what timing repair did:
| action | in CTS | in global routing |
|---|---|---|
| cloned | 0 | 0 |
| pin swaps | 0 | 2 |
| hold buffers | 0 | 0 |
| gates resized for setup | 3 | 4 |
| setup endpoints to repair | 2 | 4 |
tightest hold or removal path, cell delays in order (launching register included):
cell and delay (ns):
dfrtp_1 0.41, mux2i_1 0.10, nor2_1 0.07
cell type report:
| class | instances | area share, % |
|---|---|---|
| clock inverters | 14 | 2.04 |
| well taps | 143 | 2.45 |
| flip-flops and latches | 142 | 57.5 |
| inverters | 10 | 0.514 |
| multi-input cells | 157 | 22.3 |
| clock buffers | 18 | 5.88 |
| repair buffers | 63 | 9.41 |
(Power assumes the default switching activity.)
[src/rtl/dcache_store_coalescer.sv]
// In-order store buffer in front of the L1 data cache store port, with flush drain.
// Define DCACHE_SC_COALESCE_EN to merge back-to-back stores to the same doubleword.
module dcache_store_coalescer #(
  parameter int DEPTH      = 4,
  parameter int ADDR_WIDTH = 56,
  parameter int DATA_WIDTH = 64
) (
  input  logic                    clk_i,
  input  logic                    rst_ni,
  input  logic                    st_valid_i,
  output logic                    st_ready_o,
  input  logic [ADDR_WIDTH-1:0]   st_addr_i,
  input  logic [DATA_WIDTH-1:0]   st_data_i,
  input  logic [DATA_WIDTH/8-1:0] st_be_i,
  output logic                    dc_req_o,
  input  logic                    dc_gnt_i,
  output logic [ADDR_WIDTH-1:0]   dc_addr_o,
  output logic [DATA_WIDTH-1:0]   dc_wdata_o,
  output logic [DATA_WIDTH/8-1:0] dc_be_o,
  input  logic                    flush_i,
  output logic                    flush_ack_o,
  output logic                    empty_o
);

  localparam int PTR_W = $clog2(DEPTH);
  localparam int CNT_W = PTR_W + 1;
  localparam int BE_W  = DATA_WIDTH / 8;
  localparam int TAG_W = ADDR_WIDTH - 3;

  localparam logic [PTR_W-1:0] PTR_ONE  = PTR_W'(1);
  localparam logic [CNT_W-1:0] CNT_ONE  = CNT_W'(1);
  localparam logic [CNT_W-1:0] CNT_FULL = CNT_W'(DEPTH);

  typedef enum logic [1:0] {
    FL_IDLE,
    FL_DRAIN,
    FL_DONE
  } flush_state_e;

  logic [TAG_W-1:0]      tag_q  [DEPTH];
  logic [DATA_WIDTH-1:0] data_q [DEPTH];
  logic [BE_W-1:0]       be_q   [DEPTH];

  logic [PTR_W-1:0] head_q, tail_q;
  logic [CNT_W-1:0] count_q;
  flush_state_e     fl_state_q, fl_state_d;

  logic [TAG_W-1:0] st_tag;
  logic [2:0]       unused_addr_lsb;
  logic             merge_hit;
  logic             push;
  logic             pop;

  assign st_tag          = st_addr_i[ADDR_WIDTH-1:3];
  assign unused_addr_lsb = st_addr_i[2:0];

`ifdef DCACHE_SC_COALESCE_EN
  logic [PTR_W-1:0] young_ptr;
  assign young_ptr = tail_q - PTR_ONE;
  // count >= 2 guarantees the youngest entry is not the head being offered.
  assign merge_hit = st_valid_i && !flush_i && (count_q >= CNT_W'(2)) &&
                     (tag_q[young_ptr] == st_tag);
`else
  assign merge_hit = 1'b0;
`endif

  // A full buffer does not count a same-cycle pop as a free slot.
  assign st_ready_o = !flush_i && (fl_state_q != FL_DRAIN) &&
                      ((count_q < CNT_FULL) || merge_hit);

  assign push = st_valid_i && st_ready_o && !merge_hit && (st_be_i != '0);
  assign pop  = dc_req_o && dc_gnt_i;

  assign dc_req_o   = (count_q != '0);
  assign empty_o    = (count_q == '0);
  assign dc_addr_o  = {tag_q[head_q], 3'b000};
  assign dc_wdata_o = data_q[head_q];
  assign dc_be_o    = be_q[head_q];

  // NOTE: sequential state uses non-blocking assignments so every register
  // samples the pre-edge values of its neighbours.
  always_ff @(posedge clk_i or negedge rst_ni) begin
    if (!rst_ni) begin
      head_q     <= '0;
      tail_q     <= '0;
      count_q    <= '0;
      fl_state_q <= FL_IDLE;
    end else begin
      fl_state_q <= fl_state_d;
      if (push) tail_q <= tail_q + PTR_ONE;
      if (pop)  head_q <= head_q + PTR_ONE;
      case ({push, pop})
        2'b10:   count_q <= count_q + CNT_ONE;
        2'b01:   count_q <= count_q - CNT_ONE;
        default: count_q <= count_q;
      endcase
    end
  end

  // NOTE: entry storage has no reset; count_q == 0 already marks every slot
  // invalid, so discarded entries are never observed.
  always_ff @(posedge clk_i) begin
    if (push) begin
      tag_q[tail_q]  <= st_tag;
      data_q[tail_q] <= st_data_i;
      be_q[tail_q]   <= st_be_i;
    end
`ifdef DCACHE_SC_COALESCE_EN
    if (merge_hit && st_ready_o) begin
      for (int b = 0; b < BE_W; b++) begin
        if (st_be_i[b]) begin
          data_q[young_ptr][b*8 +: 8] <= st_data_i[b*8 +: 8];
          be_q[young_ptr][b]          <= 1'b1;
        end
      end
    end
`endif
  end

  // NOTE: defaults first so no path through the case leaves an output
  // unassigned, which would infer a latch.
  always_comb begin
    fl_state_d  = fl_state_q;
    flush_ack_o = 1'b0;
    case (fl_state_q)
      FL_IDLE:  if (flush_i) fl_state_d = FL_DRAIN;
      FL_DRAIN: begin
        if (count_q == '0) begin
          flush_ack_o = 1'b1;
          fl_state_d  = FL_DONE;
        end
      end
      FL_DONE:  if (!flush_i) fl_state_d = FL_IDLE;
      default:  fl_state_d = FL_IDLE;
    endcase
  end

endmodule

***

## PROBLEM DETAILS
Print the entire listing above once more, with nothing changed.

## RESULT OF THIS EXERCISE
what timing repair did:
| action | in CTS | in global routing |
|---|---|---|
| cloned | 0 | 0 |
| pin swaps | 0 | 2 |
| hold buffers | 0 | 0 |
| gates resized for setup | 3 | 4 |
| setup endpoints to repair | 2 | 4 |
tightest hold or removal path, cell delays in order (launching register included):
cell and delay (ns):
dfrtp_1 0.41, mux2i_1 0.10, nor2_1 0.07
cell type report:
| class | instances | area share, % |
|---|---|---|
| clock inverters | 14 | 2.04 |
| well taps | 143 | 2.45 |
| flip-flops and latches | 142 | 57.5 |
| inverters | 10 | 0.514 |
| multi-input cells | 157 | 22.3 |
| clock buffers | 18 | 5.88 |
| repair buffers | 63 | 9.41 |
(Power assumes the default switching activity.)
[src/rtl/dcache_store_coalescer.sv]
// In-order store buffer in front of the L1 data cache store port, with flush drain.
// Define DCACHE_SC_COALESCE_EN to merge back-to-back stores to the same doubleword.
module dcache_store_coalescer #(
  parameter int DEPTH      = 4,
  parameter int ADDR_WIDTH = 56,
  parameter int DATA_WIDTH = 64
) (
  input  logic                    clk_i,
  input  logic                    rst_ni,
  input  logic                    st_valid_i,
  output logic                    st_ready_o,
  input  logic [ADDR_WIDTH-1:0]   st_addr_i,
  input  logic [DATA_WIDTH-1:0]   st_data_i,
  input  logic [DATA_WIDTH/8-1:0] st_be_i,
  output logic                    dc_req_o,
  input  logic                    dc_gnt_i,
  output logic [ADDR_WIDTH-1:0]   dc_addr_o,
  output logic [DATA_WIDTH-1:0]   dc_wdata_o,
  output logic [DATA_WIDTH/8-1:0] dc_be_o,
  input  logic                    flush_i,
  output logic                    flush_ack_o,
  output logic                    empty_o
);

  localparam int PTR_W = $clog2(DEPTH);
  localparam int CNT_W = PTR_W + 1;
  localparam int BE_W  = DATA_WIDTH / 8;
  localparam int TAG_W = ADDR_WIDTH - 3;

  localparam logic [PTR_W-1:0] PTR_ONE  = PTR_W'(1);
  localparam logic [CNT_W-1:0] CNT_ONE  = CNT_W'(1);
  localparam logic [CNT_W-1:0] CNT_FULL = CNT_W'(DEPTH);

  typedef enum logic [1:0] {
    FL_IDLE,
    FL_DRAIN,
    FL_DONE
  } flush_state_e;

  logic [TAG_W-1:0]      tag_q  [DEPTH];
  logic [DATA_WIDTH-1:0] data_q [DEPTH];
  logic [BE_W-1:0]       be_q   [DEPTH];

  logic [PTR_W-1:0] head_q, tail_q;
  logic [CNT_W-1:0] count_q;
  flush_state_e     fl_state_q, fl_state_d;

  logic [TAG_W-1:0] st_tag;
  logic [2:0]       unused_addr_lsb;
  logic             merge_hit;
  logic             push;
  logic             pop;

  assign st_tag          = st_addr_i[ADDR_WIDTH-1:3];
  assign unused_addr_lsb = st_addr_i[2:0];

`ifdef DCACHE_SC_COALESCE_EN
  logic [PTR_W-1:0] young_ptr;
  assign young_ptr = tail_q - PTR_ONE;
  // count >= 2 guarantees the youngest entry is not the head being offered.
  assign merge_hit = st_valid_i && !flush_i && (count_q >= CNT_W'(2)) &&
                     (tag_q[young_ptr] == st_tag);
`else
  assign merge_hit = 1'b0;
`endif

  // A full buffer does not count a same-cycle pop as a free slot.
  assign st_ready_o = !flush_i && (fl_state_q != FL_DRAIN) &&
                      ((count_q < CNT_FULL) || merge_hit);

  assign push = st_valid_i && st_ready_o && !merge_hit && (st_be_i != '0);
  assign pop  = dc_req_o && dc_gnt_i;

  assign dc_req_o   = (count_q != '0);
  assign empty_o    = (count_q == '0);
  assign dc_addr_o  = {tag_q[head_q], 3'b000};
  assign dc_wdata_o = data_q[head_q];
  assign dc_be_o    = be_q[head_q];

  // NOTE: sequential state uses non-blocking assignments so every register
  // samples the pre-edge values of its neighbours.
  always_ff @(posedge clk_i or negedge rst_ni) begin
    if (!rst_ni) begin
      head_q     <= '0;
      tail_q     <= '0;
      count_q    <= '0;
      fl_state_q <= FL_IDLE;
    end else begin
      fl_state_q <= fl_state_d;
      if (push) tail_q <= tail_q + PTR_ONE;
      if (pop)  head_q <= head_q + PTR_ONE;
      case ({push, pop})
        2'b10:   count_q <= count_q + CNT_ONE;
        2'b01:   count_q <= count_q - CNT_ONE;
        default: count_q <= count_q;
      endcase
    end
  end

  // NOTE: entry storage has no reset; count_q == 0 already marks every slot
  // invalid, so discarded entries are never observed.
  always_ff @(posedge clk_i) begin
    if (push) begin
      tag_q[tail_q]  <= st_tag;
      data_q[tail_q] <= st_data_i;
      be_q[tail_q]   <= st_be_i;
    end
`ifdef DCACHE_SC_COALESCE_EN
    if (merge_hit && st_ready_o) begin
      for (int b = 0; b < BE_W; b++) begin
        if (st_be_i[b]) begin
          data_q[young_ptr][b*8 +: 8] <= st_data_i[b*8 +: 8];
          be_q[young_ptr][b]          <= 1'b1;
        end
      end
    end
`endif
  end

  // NOTE: defaults first so no path through the case leaves an output
  // unassigned, which would infer a latch.
  always_comb begin
    fl_state_d  = fl_state_q;
    flush_ack_o = 1'b0;
    case (fl_state_q)
      FL_IDLE:  if (flush_i) fl_state_d = FL_DRAIN;
      FL_DRAIN: begin
        if (count_q == '0) begin
          flush_ack_o = 1'b1;
          fl_state_d  = FL_DONE;
        end
      end
      FL_DONE:  if (!flush_i) fl_state_d = FL_IDLE;
      default:  fl_state_d = FL_IDLE;
    endcase
  end

endmodule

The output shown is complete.